Please give back word for word the lines below, from the first one through the one with "endpoints found under the setup".

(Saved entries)
__________________________________________________

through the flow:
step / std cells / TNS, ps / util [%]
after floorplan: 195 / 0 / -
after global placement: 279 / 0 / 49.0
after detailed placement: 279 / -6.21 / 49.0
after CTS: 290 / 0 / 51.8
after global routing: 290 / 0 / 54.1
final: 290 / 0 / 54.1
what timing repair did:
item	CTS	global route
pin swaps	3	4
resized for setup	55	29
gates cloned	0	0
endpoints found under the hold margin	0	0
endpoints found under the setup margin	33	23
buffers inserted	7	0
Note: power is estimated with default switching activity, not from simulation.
==> config.mk <==
export PLATFORM = sky130hd
export DESIGN_NAME = pcs_tx_sched
export DESIGN_NICKNAME = d
export VERILOG_FILES = /design/src/rtl/pcs_pkg.sv /design/src/rtl/pcs_tx_sched.sv
export SDC_FILE = /design/constraint.sdc
export NUM_CORES = 1
export LEC_CHECK = 0
export BUFFER_PORTS_ARGS = -buffer_cell sky130_fd_sc_hd__buf_2
export CORE_ASPECT_RATIO = 1.2
export CORE_UTILIZATION = 53
export CTS_CLUSTER_DIAMETER = 80
export CTS_CLUSTER_SIZE = 8
export DETAILED_ROUTE_END_ITERATION = 12
export GPL_TIMING_DRIVEN = 0
export PLACE_DENSITY = 0.84
export SLEW_MARGIN = 20
export SYNTH_ARGS = -nofsm -noshare
export SYNTH_HDL_FRONTEND = slang
export SYNTH_SLANG_ARGS = --single-unit
==> constraint.sdc <==
create_clock -name tx_clk -period 2.8 [get_ports tx_clk]
set_clock_uncertainty 0.1 [all_clocks]
set_input_delay 0.56 -clock tx_clk [delete_from_list [all_inputs] [get_ports tx_clk]]
set_output_delay 0.56 -clock tx_clk [all_outputs]
set_load 0.05 [all_outputs]
==> src/rtl/pcs_pkg.sv <==
// rtl/pcs_pkg.sv - shared 1000BASE-X PCS code-group constants and scheduler states
package pcs_pkg;

  // Code-group octets (K flag carried separately on the encoder interface)
  localparam logic [7:0] K28_5   = 8'hBC;
  localparam logic [7:0] D21_5   = 8'hB5;
  localparam logic [7:0] D2_2    = 8'h42;
  localparam logic [7:0] D5_6    = 8'hC5;
  localparam logic [7:0] D16_2   = 8'h50;
  localparam logic [7:0] K27_7_S = 8'hFB;
  localparam logic [7:0] K29_7_T = 8'hFD;
  localparam logic [7:0] K23_7_R = 8'hF7;
  localparam logic [7:0] K30_7_V = 8'hFE;

  // Transmit scheduler states. ST_START is only ever entered as the
  // decision for the current cycle; the stored state after it is ST_DATA.
  typedef enum logic [2:0] {
    ST_IDLE   = 3'd0,
    ST_CFG    = 3'd1,
    ST_START  = 3'd2,
    ST_DATA   = 3'd3,
    ST_END_R  = 3'd4,
    ST_END_R2 = 3'd5
  } tx_state_t;

endpackage

==> src/rtl/pcs_tx_sched.sv <==
// rtl/pcs_tx_sched.sv - 1000BASE-X PCS transmit code-group scheduler
//
// Selects one code-group per tx_clk among /C/ config sets, /I/ idle sets and
// framed MAC data (/S/ data /T/ /R/ [/R/]), keeping ordered sets and /S/ on
// even positions and requiring an /I/ before every frame.
//
// Ports:
//   tx_clk     in   transmit clock
//   rst        in   asynchronous active-high reset
//   lacr_send  in   request /C/ ordered sets
//   lacr_out   in   16-bit config register carried in /C/
//   operate    in   link up, MAC frames allowed to start
//   rd_pos     in   encoder running disparity is positive
//   mac_tx_en  in   MAC frame valid, high for the whole frame
//   mac_txd    in   MAC byte
//   mac_tx_er  in   MAC error marker
//   mac_ack    out  mac_txd consumed this cycle (combinational)
//   txd        out  registered code-group octet
//   txk        out  registered K flag for txd
//
// Build option: define PCS_TX_ER_EN to map mac_tx_er onto /V/ (K30.7) in
// DATA; otherwise mac_tx_er is ignored.
module pcs_tx_sched
  import pcs_pkg::*;
(
  input  logic        tx_clk,
  input  logic        rst,
  input  logic        lacr_send,
  input  logic [15:0] lacr_out,
  input  logic        operate,
  input  logic        rd_pos,
  input  logic        mac_tx_en,
  input  logic [7:0]  mac_txd,
  input  logic        mac_tx_er,
  output logic        mac_ack,
  output logic [7:0]  txd,
  output logic        txk
);

  tx_state_t   r_state;
  logic [1:0]  r_idx;       // byte index within the current ordered set
  logic        r_pos;       // parity of the byte being chosen this cycle
  logic        r_gap_ok;    // an /I/ has been sent since the last frame or /C/
  logic        r_cfg_alt;   // 0: next /C/ is /C1/, 1: /C2/
  logic [15:0] r_cfg_hold;  // lacr_out captured at /C/ byte 0
  logic        r_rd_hold;   // rd_pos captured at /I/ byte 0
  logic [7:0]  r_txd;
  logic        r_txk;

  tx_state_t   w_cur;
  tx_state_t   w_nxt_state;
  logic [1:0]  w_nxt_idx;
  logic        w_bnd;
  logic        w_tx_er;
  logic [7:0]  w_txd;
  logic        w_txk;
  logic        w_gap_ok;
  logic        w_cfg_alt;
  logic [15:0] w_cfg_hold;
  logic        w_rd_hold;
  logic        w_ack;

`ifdef PCS_TX_ER_EN
  assign w_tx_er = mac_tx_er;
`else
  // Port kept for a uniform interface; the AND keeps it read but inert.
  assign w_tx_er = mac_tx_er & 1'b0;
`endif

  // A new set may begin only after a complete /I/ or /C/ (or a finished
  // frame, which always returns to ST_IDLE at index 0 on an even position).
  assign w_bnd = (r_idx == 2'd0) && ((r_state == ST_IDLE) || (r_state == ST_CFG));

  always_comb begin
    w_cur = r_state;
    if (w_bnd) begin
      if (lacr_send)
        w_cur = ST_CFG;
      else if (operate && mac_tx_en && r_gap_ok)
        w_cur = ST_START;
      else
        w_cur = ST_IDLE;
    end
  end

  always_comb begin
    w_nxt_state = w_cur;
    w_nxt_idx   = r_idx;
    w_txd       = K28_5;
    w_txk       = 1'b1;
    w_gap_ok    = r_gap_ok;
    w_cfg_alt   = r_cfg_alt;
    w_cfg_hold  = r_cfg_hold;
    w_rd_hold   = r_rd_hold;
    w_ack       = 1'b0;

    case (w_cur)
      ST_IDLE: begin
        if (r_idx == 2'd0) begin
          w_txd     = K28_5;
          w_txk     = 1'b1;
          w_rd_hold = rd_pos;
          w_nxt_idx = 2'd1;
        end else begin
          w_txd     = r_rd_hold ? D5_6 : D16_2;
          w_txk     = 1'b0;
          w_nxt_idx = 2'd0;
          w_gap_ok  = 1'b1;
        end
      end

      ST_CFG: begin
        w_txk = 1'b0;
        case (r_idx)
          2'd0: begin
            w_txd      = K28_5;
            w_txk      = 1'b1;
            w_cfg_hold = lacr_out;
            w_gap_ok   = 1'b0;
          end
          2'd1:    w_txd = r_cfg_alt ? D2_2 : D21_5;
          2'd2:    w_txd = r_cfg_hold[7:0];
          default: begin
            w_txd     = r_cfg_hold[15:8];
            w_cfg_alt = ~r_cfg_alt;
          end
        endcase
        w_nxt_idx = r_idx + 2'd1;
      end

      ST_START: begin
        // First preamble byte is consumed and replaced by /S/.
        w_txd       = K27_7_S;
        w_txk       = 1'b1;
        w_ack       = 1'b1;
        w_gap_ok    = 1'b0;
        w_nxt_state = ST_DATA;
        w_nxt_idx   = 2'd0;
      end

      ST_DATA: begin
        if (mac_tx_en) begin
          w_ack = 1'b1;
          w_txd = w_tx_er ? K30_7_V : mac_txd;
          w_txk = w_tx_er;
        end else begin
          w_txd       = w_tx_er ? K30_7_V : K29_7_T;
          w_txk       = 1'b1;
          w_nxt_state = ST_END_R;
        end
      end

      ST_END_R: begin
        w_txd    = K23_7_R;
        w_txk    = 1'b1;
        w_gap_ok = 1'b0;
        // This /R/ sits on r_pos; if it is even the following byte would be
        // odd, so a second /R/ realigns the next ordered set.
        w_nxt_state = r_pos ? ST_IDLE : ST_END_R2;
        w_nxt_idx   = 2'd0;
      end

      ST_END_R2: begin
        w_txd       = K23_7_R;
        w_txk       = 1'b1;
        w_nxt_state = ST_IDLE;
        w_nxt_idx   = 2'd0;
      end

      default: begin
        w_nxt_state = ST_IDLE;
        w_nxt_idx   = 2'd0;
      end
    endcase
  end

  always_ff @(posedge tx_clk or posedge rst) begin
    if (rst) begin
      r_state    <= ST_IDLE;
      r_idx      <= 2'd0;
      r_pos      <= 1'b0;
      r_gap_ok   <= 1'b0;
      r_cfg_alt  <= 1'b0;
      r_cfg_hold <= 16'h0000;
      r_rd_hold  <= 1'b0;
      r_txd      <= K28_5;
      r_txk      <= 1'b1;
    end else begin
      r_state    <= w_nxt_state;
      r_idx      <= w_nxt_idx;
      r_pos      <= ~r_pos;
      r_gap_ok   <= w_gap_ok;
      r_cfg_alt  <= w_cfg_alt;
      r_cfg_hold <= w_cfg_hold;
      r_rd_hold  <= w_rd_hold;
      r_txd      <= w_txd;
      r_txk      <= w_txk;
    end
  end

  assign mac_ack = w_ack;
  assign txd     = r_txd;
  assign txk     = r_txk;

endmodule

==> Yosys cells after proc, flatten, opt, wreduce, memory -nomap -nowiden <==
Cells that the tools add are included.
{ "totals": {"regBits": 34, "input_bits": 31, "out_inout_bits": 10} }
{ "op_classes": {"n_addsub": 1, "n_eq_ne": 10, "mux": 22, "bitwise_logic": 3, "reduce_logical": 16} }
{ "op_table": {"columns": ["cell", "count"], "rows": [
  ["8-bit case mux with 5 select lines", 1],
  ["8-bit two-way mux", 4],
  ["8-bit case mux with 3 select lines", 1],
  ["3-bit two-way mux", 4],
  ["3-bit case mux with 4 select lines", 1],
  ["3-bit by 1-bit equality test with 1-bit output (second input constant)", 2],
  ["3-bit by 2-bit equality test with 1-bit output (second input constant)", 2],
  ["3-bit equality test (second input constant)", 2],
  ["3-bit logical NOT", 2],
  ["1-bit two-way mux", 6],
  ["2-bit case mux with 3 select lines", 1],
  ["2-bit AND reduction", 3],
  ["2-bit OR reduction", 3],
  ["2-bit inequality test (second input constant)", 2],
  ["1-bit case mux with 2 select lines", 2],
  ["1-bit logical AND", 3],
  ["1-bit NOT", 3],
  ["1-bit case mux with 3 select lines", 1],
  ["3-bit AND reduction", 1],
  ["3-bit nonzero test", 1],
  ["3-bit OR reduction", 1],
  ["2-bit by 1-bit adder with 2-bit output (second input constant)", 1],
  ["2-bit by 1-bit equality test with 1-bit output (second input constant)", 1],
  ["2-bit equality test (second input constant)", 1],
  ["3 further kinds", 3]
]} }

==> Logic depth before layout (Yosys ltp) <==
{ "depth": {"word_depth": 9, "mapped_depth": 7, "depth_no_buf": 6} }

==> Least setup slack after synthesis <==
OpenSTA, ideal clock, no wires.
{ "synth_path": {"kind": "flip-flop to output port", "from": "register r_idx[0]", "to": "output port mac_ack", "arrival_ns": 1.882, "path_slack_ns": 0.258, "stages_incl_launch_ff": 8, "n_path_buf": 1, "path_cell_list": "dfrtp_1 > inv_1 > ha_1 > buf_6 > or3b_4 > a211oi_2 > o21ai_2 > nand2_1"} }
{ "synth_via": {"elab_chain_len": 5} }
{ "synth_lines": {"columns": ["item", "line", "source"], "rows": [
  ["start, declared", "pcs_tx_sched.sv:41", "logic [1:0] r_idx;"],
  ["start signal, assigned", "pcs_tx_sched.sv:190", "r_idx <= w_nxt_idx;"],
  ["2-bit logical NOT (*)", "pcs_tx_sched.sv:72", "assign w_bnd = (r_idx == 2'd0) && ((r_state == ST_IDLE) || (r_state == ST_CFG));"],
  ["1-bit logical AND (*)", "pcs_tx_sched.sv:72", null],
  ["3-bit two-way mux (*)", "pcs_tx_sched.sv:76", "if (w_bnd) begin"],
  ["3-bit by 2-bit equality test with 1-bit output", "pcs_tx_sched.sv:97", "case (w_cur)"],
  ["1-bit case mux with 2 select lines (*)", "pcs_tx_sched.sv:97", null],
  ["end, declared", "pcs_tx_sched.sv:35", "output logic mac_ack,"]
]} }
Mark *: on every way between the ends. The rest lies on a longest branch, timed or not.

==> Worst setup path in the final report <==
{ "layout_path": {"from": "register r_idx[1]", "to": "output port mac_ack"} }
The elaborated chain is that of the path after synthesis.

__________________________________________________

**Exercise solution**
through the flow:
step / std cells / TNS, ps / util [%]
after floorplan: 195 / 0 / -
after global placement: 279 / 0 / 49.0
after detailed placement: 279 / -6.21 / 49.0
after CTS: 290 / 0 / 51.8
after global routing: 290 / 0 / 54.1
final: 290 / 0 / 54.1
what timing repair did:
item	CTS	global route
pin swaps	3	4
resized for setup	55	29
gates cloned	0	0
endpoints found under the hold margin	0	0
endpoints found under the setup margin	33	23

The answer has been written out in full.